Pleasanton, California-based Spirometrix, a company working on a breath analysis sensor for early detection and treatment of asthma and COPD, has raised $8.6 million in second round funding. The round was led by NGK Spark Plugs, a Japanese company that manufactures spark plugs and oxygen sensors, which contributed $5 million. Existing investor Simul Investments also contributed. The raise brings the company's total funding to $12 million.
Spirometrix's device, which is still under development and not yet FDA-cleared, measures nitric oxide in the breath as a biomarker of asthma and other respiratory diseases. The Fenom sensor system will work similarly to a spirometer -- the user will exhale into the device for 10 seconds and get results returned in a minute. But the test has a high sensitivity -- it can detect NO in 5 parts per billion.
The sensor device will also include standard sensors like a peak flow meter, GPS, and an environmental sensor for pollen counts. It will be used both as an initial diagnostic test for asthma and to predict episodes in people with existing respiratory conditions. The company says data will be transmitted to patients and physicians via the cloud.
NGK will serve as a strategic partner as well as an investor, manufacturing the nitric oxide sensors Spirometrix's technology is based on. NGK CEO Shinichi Odo says the partnership is a stepping stone into the medical device manufacturing world for the company.
“We are excited to have NTK as an investor, strategic partner, and member of our board of directors, given NTK’s commitment to high-quality sensor design and manufacturing,” J. Dean Zikria, CEO of Spirometrix, said in a statement. “This is a significant step in our strategy of creating a unique offering in the asthma space that includes sensors as well as a digital ecosystem allowing for insights leading to better clinical decision support.”
Zikria, who became CEO in March, is a former executive at McKesson, Pfizer, and Johnson and Johnson. Spirometrix also lists two scientific advisors on its website: Ohio State University chemist Prabir K. Dutta and Dr. Eric Topol, the chief academic officer at Scripps Health and a well known figure in the digital health world.

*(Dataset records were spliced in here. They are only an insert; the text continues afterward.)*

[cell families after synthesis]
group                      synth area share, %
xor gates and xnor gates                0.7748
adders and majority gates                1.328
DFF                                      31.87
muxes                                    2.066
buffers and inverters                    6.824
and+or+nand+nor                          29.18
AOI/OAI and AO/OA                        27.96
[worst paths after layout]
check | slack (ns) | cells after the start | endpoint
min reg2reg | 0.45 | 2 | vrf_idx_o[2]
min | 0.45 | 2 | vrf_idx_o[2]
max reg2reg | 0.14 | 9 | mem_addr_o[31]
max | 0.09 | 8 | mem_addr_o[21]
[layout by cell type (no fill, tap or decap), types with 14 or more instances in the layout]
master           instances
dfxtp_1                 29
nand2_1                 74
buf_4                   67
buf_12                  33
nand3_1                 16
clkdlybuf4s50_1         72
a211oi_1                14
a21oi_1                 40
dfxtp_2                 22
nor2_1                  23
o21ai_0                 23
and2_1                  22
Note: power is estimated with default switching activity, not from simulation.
$ cat config.mk
export PLATFORM = sky130hd
export DESIGN_NAME = accel_tile_sequencer
export DESIGN_NICKNAME = d
export VERILOG_FILES = /design/src/rtl/accel_tile_sequencer.sv
export SDC_FILE = /design/constraint.sdc
export NUM_CORES = 1
export LEC_CHECK = 0
export ABC_AREA = 1
export CORE_ASPECT_RATIO = 0.75
export CORE_UTILIZATION = 36
export CTS_CLUSTER_SIZE = 20
export DETAILED_ROUTE_END_ITERATION = 16
export PLACE_DENSITY_LB_ADDON = 0.3
export SYNTH_ARGS = -nofsm -noshare
export SYNTH_HDL_FRONTEND = slang
export SYNTH_SLANG_ARGS = --single-unit
$ cat constraint.sdc
create_clock -name CLK -period 6.85 [get_ports CLK]
set_clock_uncertainty 0.2 [all_clocks]
set_input_delay 1.37 -clock CLK [delete_from_list [all_inputs] [get_ports CLK]]
set_output_delay 1.37 -clock CLK [all_outputs]
set_load 0.01 [all_outputs]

Several other companies working on connected respiratory devices and similar technology are close to launching. MySpiroo, a Polish company, has developed a smartphone-connected peak flow meter that plugs into the phone’s headphone jack. They have completed a prototype and plan to launch soon. In addition, a Greek company called Respi, a member of DreamIt Health’s latest accelerator class, is also building a smartphone spirometer. And Breathometer, the smartphone-connected breathalyzer device that has backing from Mark Cuban, could potentially move into that space as well.